-- Opening Marker --

This is an optimization exercise on Yosys and OpenROAD, whose aim is small area, a short achievable clock period and few clock cycles per item, not a production implementation.
Where RTL was checked, it was by simulation tests only, not by an equivalence proof against the original.
Power is estimated from default activity; no workload was simulated.

==> flow/design.v (excerpt) <==
module xb64_engine (
    input  wire        clk,
    input  wire        rst,
    input  wire        cmd_valid,
    output wire        cmd_ready,
    input  wire [2:0]  cmd_op,
    input  wire [4:0]  cmd_klen,
    input  wire [7:0]  cmd_tlen,
    input  wire        in_valid,
    output wire        in_ready,
    input  wire [7:0]  in_data,
    output wire        out_valid,
    input  wire        out_ready,
    output wire [7:0]  out_data,
    output wire        done,
    output wire [2:0]  err_code,
    output wire [15:0] err_info
);
Size: ~0.015 mm2 of cells after synthesis.
Settings: LEC_CHECK=0, CAP_MARGIN=20, CORE_MARGIN=2, CORE_UTILIZATION=60, CTS_BUF_LIST=sky130_fd_sc_hd__clkbuf_16, CTS_CLUSTER_DIAMETER=80, CTS_CLUSTER_SIZE=30, SLEW_MARGIN=20; clock period 10.0 ns.
standard.sh (not shown) runs the stock make flow with config.mk's settings and CLKGATE_MAP_FILE= SYNTH_SCRIPT=/design/flow/synth_recipe.tcl, a recipe that flattens the netlist after the stock synthesis.
==> flow/flow/run.sh <==
#!/bin/bash
# The standard layout, with plain buffers on the ports (instead of the
# delay-cell buffers the resizer picks by default) and repair_timing aiming
# for extra setup slack.  Each tool's output goes to the ORFS logs; make's
# own output goes to standard.log here.
set -euo pipefail
export BUFFER_PORTS_ARGS="-buffer_cell sky130_fd_sc_hd__buf_2"
export SETUP_SLACK_MARGIN=7.0
bash standard.sh > standard.log 2>&1
The first run produced a clean layout.
Testbench counts at the start, summed over its fixed seeds: cycles 27,994, bytes 23,804.
Then changed:
--- a/flow/flow/run.sh
+++ b/flow/flow/run.sh
@@ -8 +8 @@
-export SETUP_SLACK_MARGIN=7.0
+export SETUP_SLACK_MARGIN=6.9
CORE_UTILIZATION = 40   (was 60)
Outcome: The changed run went through all stages and came out clean; core utilization is lower by 23 points; via count is higher by 1.8%; power is lower by 1.6%.

---

== the previous run ==
xb64_engine, a different RTL version from the one above (not shown whole).
For scale: about 400 flip-flops, about 60 I/O pins, ~16000 sq um of cells after synthesis.
clock: 10.0 ns
lec_check: 0
cap_margin: 20
core_margin: 2
core_utilization: 40
slew_margin: 20
==> flow/flow/run.sh <==
#!/bin/bash
# The standard layout, with plain buffers on the ports (instead of the
# delay-cell buffers the resizer picks by default) and repair_timing aiming
# for extra setup slack.  Each tool's output goes to the ORFS logs; make's
# own output goes to standard.log here.
set -euo pipefail
export BUFFER_PORTS_ARGS="-buffer_cell sky130_fd_sc_hd__buf_2"
export SETUP_SLACK_MARGIN=6.5
bash standard.sh > standard.log 2>&1
Input-level comparison between the current run and the previous run:
==> flow/run.sh (new file) <==
#!/bin/bash
# synth_recipe.tcl (not shown) runs the flow's synth.tcl, then flattens the netlist and writes it again
# the make line also repeats each setting of config.mk as NAME=value (left out here)
make -C /OpenROAD-flow-scripts/flow DESIGN_CONFIG=/design/flow/config.mk WORK_HOME=/design/flow/orfs CLKGATE_MAP_FILE= SYNTH_SCRIPT=/design/flow/synth_recipe.tcl finish
removed: flow/flow/run.sh
removed: flow/standard.sh
## What came out
- As far as total of max-cap violations is concerned, the current run and the previous run perform about the same.
- | final critical-path required period | lower: the previous run |
- The current run ended up with a lower sequential fraction of total cell area than the previous run did.
- The number of placement rows was comparable across the previous run and the current run.
- Routed wire length was higher in the current run than in the previous run.
- Delta (the current run minus the previous run): final standard cell utilization of the core went up by 0.21 points; layout overhead on the synthesized area went up by 0.51 points; area of combinational cells with multiple inputs went down by about 1.4%.
No functional check of the RTL was part of any run of this note.

---

xb64_engine with an RTL version that a note above also has.
Size in the first run: about 1,300 cells after synthesis, roughly 60 I/O pins.
Settings: LEC_CHECK=0, CAP_MARGIN=20, CORE_MARGIN=2, CORE_UTILIZATION=40, CTS_BUF_LIST=sky130_fd_sc_hd__clkbuf_16, CTS_CLUSTER_DIAMETER=80, CTS_CLUSTER_SIZE=30, SLEW_MARGIN=20; clock period 10.0 ns.
==> flow/flow/run.sh <==
#!/bin/bash
# The standard layout, with plain buffers on the ports (instead of the
# delay-cell buffers the resizer picks by default) and repair_timing aiming
# for extra setup slack.  Each tool's output goes to the ORFS logs; make's
# own output goes to standard.log here.
set -euo pipefail
export BUFFER_PORTS_ARGS="-buffer_cell sky130_fd_sc_hd__buf_2"
export SETUP_SLACK_MARGIN=7.2
bash standard.sh > standard.log 2>&1
Testbench counts at the start, summed over its fixed seeds: cycles 27,994, bytes 23,804.
==> next run, changes <==
==> flow/flow/run.sh (replaced) <==
#!/bin/bash
# The standard layout, with plain buffers on the ports, repair_timing
# aiming for extra setup slack, and a flatter clock tree.  Each tool's output
# goes to the ORFS logs; make's own output goes to standard.log here.
set -euo pipefail
export BUFFER_PORTS_ARGS="-buffer_cell sky130_fd_sc_hd__buf_2"
export SETUP_SLACK_MARGIN=7.0
export CTS_ARGS="-sink_clustering_enable -repair_clock_nets -sink_clustering_size 30 -sink_clustering_max_diameter 80 -buf_list sky130_fd_sc_hd__clkbuf_16 -sink_clustering_levels 1"
bash standard.sh > standard.log 2>&1
=>
- final area falls by 2.1%
- wire length decreases by about 2.5%
- final cell count decreases by 1.0%
- die area stays the same
- global-route usage is lower by 0.14 points
- synthesized area stays the same
- via count is lower by about 0.7%
- sequential power stays flat
- clock power climbs by 5.4%
- core utilization goes down by 0.99 points
- combinational power fell by 3.1%
==> next run, changes <==
==> flow/flow/run.sh (replaced) <==
#!/bin/bash
# The standard layout, with plain buffers on the ports (instead of the
# delay-cell buffers the resizer picks by default) and repair_timing aiming
# for extra setup slack.  Each tool's output goes to the ORFS logs; make's
# own output goes to standard.log here.
set -euo pipefail
export BUFFER_PORTS_ARGS="-buffer_cell sky130_fd_sc_hd__buf_2"
export SETUP_SLACK_MARGIN=7.0
bash standard.sh > standard.log 2>&1
Worst hold slack stays the same.
Via count stays the same.
Core utilization stays the same.
Worst setup slack stays the same.
Total power is unchanged.
Sequential share of layout area is unchanged.
Clock power barely changes.
First-iteration DRC count is unchanged.
Non-clock buffer count is unchanged.

---

Setup of wip/nickel:
Another version of the RTL of xb64_engine (not shown whole).
For scale: roughly 1300 cells after synthesis, roughly 400 flip-flops, roughly 60 I/O pins, ~15000 sq um of cells after synthesis.
clock: 10.0 ns
lec_check: 0
cap_margin: 20
core_margin: 2
core_utilization: 40
slew_margin: 20
==> flow/flow/run.sh <==
#!/bin/bash
# The standard layout, with plain buffers on the ports (instead of the
# delay-cell buffers the resizer picks by default) and repair_timing aiming
# for extra setup slack.  Each tool's output goes to the ORFS logs; make's
# own output goes to standard.log here.
set -euo pipefail
export BUFFER_PORTS_ARGS="-buffer_cell sky130_fd_sc_hd__buf_2"
export SETUP_SLACK_MARGIN=6.5
bash standard.sh > standard.log 2>&1
Testbench counts of wip/nickel, summed over its fixed seeds: cycles 27,994, bytes 23,804.
#### Input delta (wip/sierra over wip/nickel)
Settings: CTS_CLUSTER_DIAMETER now 80, previously not set; CTS_BUF_LIST now sky130_fd_sc_hd__clkbuf_16, previously not set; CTS_CLUSTER_SIZE now 30, previously not set.
-- flow/flow/run.sh --
<<< wip/nickel, line 8
export SETUP_SLACK_MARGIN=6.5
>>> wip/sierra, line 8
export SETUP_SLACK_MARGIN=7.0
==> notes.md <==
- Sort wip/sierra and wip/nickel by sequential share of layout area, ascending, and wip/nickel comes first.
- [compare] base=wip/nickel new=wip/sierra: core occupancy in the finished layout shows a reduction of 0.75 points; combined area of all synthesized cells neither gained nor lost much.
Setup changes, wip/sierra to wip/yarrow
Settings: removing CTS_CLUSTER_DIAMETER (formerly 80); removing CTS_CLUSTER_SIZE (formerly 30); removing CTS_BUF_LIST (formerly sky130_fd_sc_hd__clkbuf_16).
[summary]
Summary of wip/yarrow over wip/sierra: clock power share increased by 11 points relative to the old numbers; via count picked up an extra 229; number of non-clock buffers in the layout lower; design area rose by about 4%; total power draw went up by about 18%. Taking wip/sierra as the reference point, the combinational cell fraction of total power of wip/yarrow falls by 3.4 points.

---

== rev 12 ==
Another version of the RTL of xb64_engine (not shown whole).
Size in the first run: ~1300 cells after synthesis, about 400 flip-flops, about 15000 µm² of cells after synthesis.
Settings: LEC_CHECK=0, CAP_MARGIN=20, CORE_MARGIN=2, CORE_UTILIZATION=40, CTS_BUF_LIST=sky130_fd_sc_hd__clkbuf_16, CTS_CLUSTER_DIAMETER=80, CTS_CLUSTER_SIZE=30, SLEW_MARGIN=20; clock period 10.0 ns.
==> flow/flow/run.sh <==
#!/bin/bash
# The standard layout, with plain buffers on the ports, repair_timing
# aiming for extra setup slack, and clock tree options.  Each tool's output
# goes to the ORFS logs; make's own output goes to standard.log here.
set -euo pipefail
export BUFFER_PORTS_ARGS="-buffer_cell sky130_fd_sc_hd__buf_2"
export SETUP_SLACK_MARGIN=6.9
export CTS_ARGS="-sink_clustering_enable -repair_clock_nets -sink_clustering_size 30 -sink_clustering_max_diameter 80 -buf_list sky130_fd_sc_hd__clkbuf_16 -distance_between_buffers 1000 -branching_point_buffers_distance 1000"
bash standard.sh > standard.log 2>&1
Testbench counts of rev 12, summed over its fixed seeds: cycles 27,994, bytes 23,804.
### rev 12 -> rev 13
==> flow/flow/run.sh <==
#!/bin/bash
# The standard layout, with plain buffers on the ports (instead of the
# delay-cell buffers the resizer picks by default) and repair_timing aiming
# for extra setup slack.  Each tool's output goes to the ORFS logs; make's
# own output goes to standard.log here.
set -euo pipefail
export BUFFER_PORTS_ARGS="-buffer_cell sky130_fd_sc_hd__buf_2"
export SETUP_SLACK_MARGIN=6.9
bash standard.sh > standard.log 2>&1
### Flow results
- Diff rev 13..rev 12 | tap cell instance count | unchanged
- As far as final wirelength goes, rev 12 and rev 13 are indistinguishable; the numbers are identical.
- Diff rev 13..rev 12 | synthesized instance count | unchanged

---

## run C
xb64_engine again, from the RTL that the note above started with.
Settings: LEC_CHECK=0, CAP_MARGIN=20, CORE_MARGIN=2, CORE_UTILIZATION=40, CTS_BUF_LIST=sky130_fd_sc_hd__clkbuf_16, CTS_CLUSTER_DIAMETER=80, CTS_CLUSTER_SIZE=30, SLEW_MARGIN=20; clock period 10.0 ns.
==> flow/flow/run.sh <==
#!/bin/bash
# The standard layout, with plain buffers on the ports, repair_timing
# aiming for extra setup slack, and clock tree options.  Each tool's output
# goes to the ORFS logs; make's own output goes to standard.log here.
set -euo pipefail
export BUFFER_PORTS_ARGS="-buffer_cell sky130_fd_sc_hd__buf_2"
export SETUP_SLACK_MARGIN=6.9
export CTS_ARGS="-sink_clustering_enable -repair_clock_nets -sink_clustering_size 30 -sink_clustering_max_diameter 80 -buf_list sky130_fd_sc_hd__clkbuf_16 -num_static_layers 1"
bash standard.sh > standard.log 2>&1
Testbench counts of run C, summed over its fixed seeds: cycles 27,994, bytes 23,804.
[inputs] run X vs run C
# run C
export LEC_CHECK = 0
export CAP_MARGIN = 20
export CORE_MARGIN = 2
export CORE_UTILIZATION = 40
export CTS_BUF_LIST = sky130_fd_sc_hd__clkbuf_16
export CTS_CLUSTER_DIAMETER = 80
export CTS_CLUSTER_SIZE = 30
export SLEW_MARGIN = 20
create_clock -name core_clock -period 10.0 [get_ports {clk}]
# run X
export LEC_CHECK = 0
export CAP_MARGIN = 20
export CORE_MARGIN = 2
export CORE_UTILIZATION = 40
export CTS_BUF_LIST = sky130_fd_sc_hd__clkbuf_16
export CTS_CLUSTER_DIAMETER = 80
export CTS_CLUSTER_SIZE = 30
export SLEW_MARGIN = 20
export TNS_END_PERCENT = 10
create_clock -name core_clock -period 10.0 [get_ports {clk}]
==> flow/flow/run.sh <==
#!/bin/bash
# The standard layout, with plain buffers on the ports (instead of the
# delay-cell buffers the resizer picks by default) and repair_timing aiming
# for extra setup slack.  Each tool's output goes to the ORFS logs; make's
# own output goes to standard.log here.
set -euo pipefail
export BUFFER_PORTS_ARGS="-buffer_cell sky130_fd_sc_hd__buf_2"
export SETUP_SLACK_MARGIN=6.9
bash standard.sh > standard.log 2>&1
==> notes.md <==
Worst setup slack, run X and run C: smaller value in run X
Looking at wire length across run X and run C, the one that comes out lower is run X.
Maximum resistive drop on vdd, run X and run C, lower one = run X.
Compared with run C, run X shows a number of buffers inserted to repair setup after CTS that is 12 lower.

[separate check: timing with driven ports]
Ports are ideal in the flow. The routed layouts listed here were re-timed in OpenROAD. Step 1, drivers: a clkbuf_16 drives clk and a buf_2 each remaining input, both assumed. Step 2 times the ports against the registers' clock, not the clock port: input delays grow and output delays shrink by t, the midpoint of the rising clock arrivals with the driver on. Slacks: ideal / step 1 / step 2; pairs: ideal / step 1.
run | shift t [ns] | setup slack, ns | worst data-port slew with drivers (ns) | cell pins on the clock port's net
the first run of note 1 | 0.571 | 6.947 / 6.899 / 6.425 | 0.08 | 1
the second run of note 1 | 0.585 | 6.950 / 6.899 / 6.441 | 0.10 | 1
the previous run | 0.603 | 6.507 / 6.535 / 5.933 | 0.04 | 1
the current run | 0.605 | 5.914 / 5.943 / 5.338 | 0.04 | 1
the first run of note 3 | 0.579 | 6.957 / 6.905 / 6.485 | 0.08 | 1
the second run of note 3 | 0.574 | 6.939 / 6.888 / 6.464 | 0.11 | 1
the third run of note 3 | 0.574 | 6.939 / 6.888 / 6.464 | 0.11 | 1
wip/nickel | 0.595 | 6.679 / 6.679 / 6.421 | 0.10 | 1
wip/sierra | 0.575 | 6.932 / 6.922 / 6.575 | 0.07 | 1
wip/yarrow | 0.599 | 6.940 / 6.894 / 6.584 | 0.07 | 1
rev 12 | 0.581 | 6.863 / 6.810 / 6.427 | 0.06 | 1
rev 13 | 0.581 | 6.863 / 6.810 / 6.427 | 0.06 | 1
run C | 0.581 | 6.859 / 6.808 / 6.432 | 0.06 | 1
run X | 0.581 | 6.831 / 6.845 / 6.284 | 0.06 | 1
After both steps every run listed still meets setup and hold. For the current run, which loses most, drivers alone change the setup slack by +0.029 ns; drivers and shift together by -0.576 ns.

-- Closing Marker --

ASSIGNMENT —
When a line in the listing has the word "from", return that line.

SOLUTION TO THE EXERCISE —
Power is estimated from default activity; no workload was simulated.
xb64_engine, a different RTL version from the one above (not shown whole).
xb64_engine again, from the RTL that the note above started with.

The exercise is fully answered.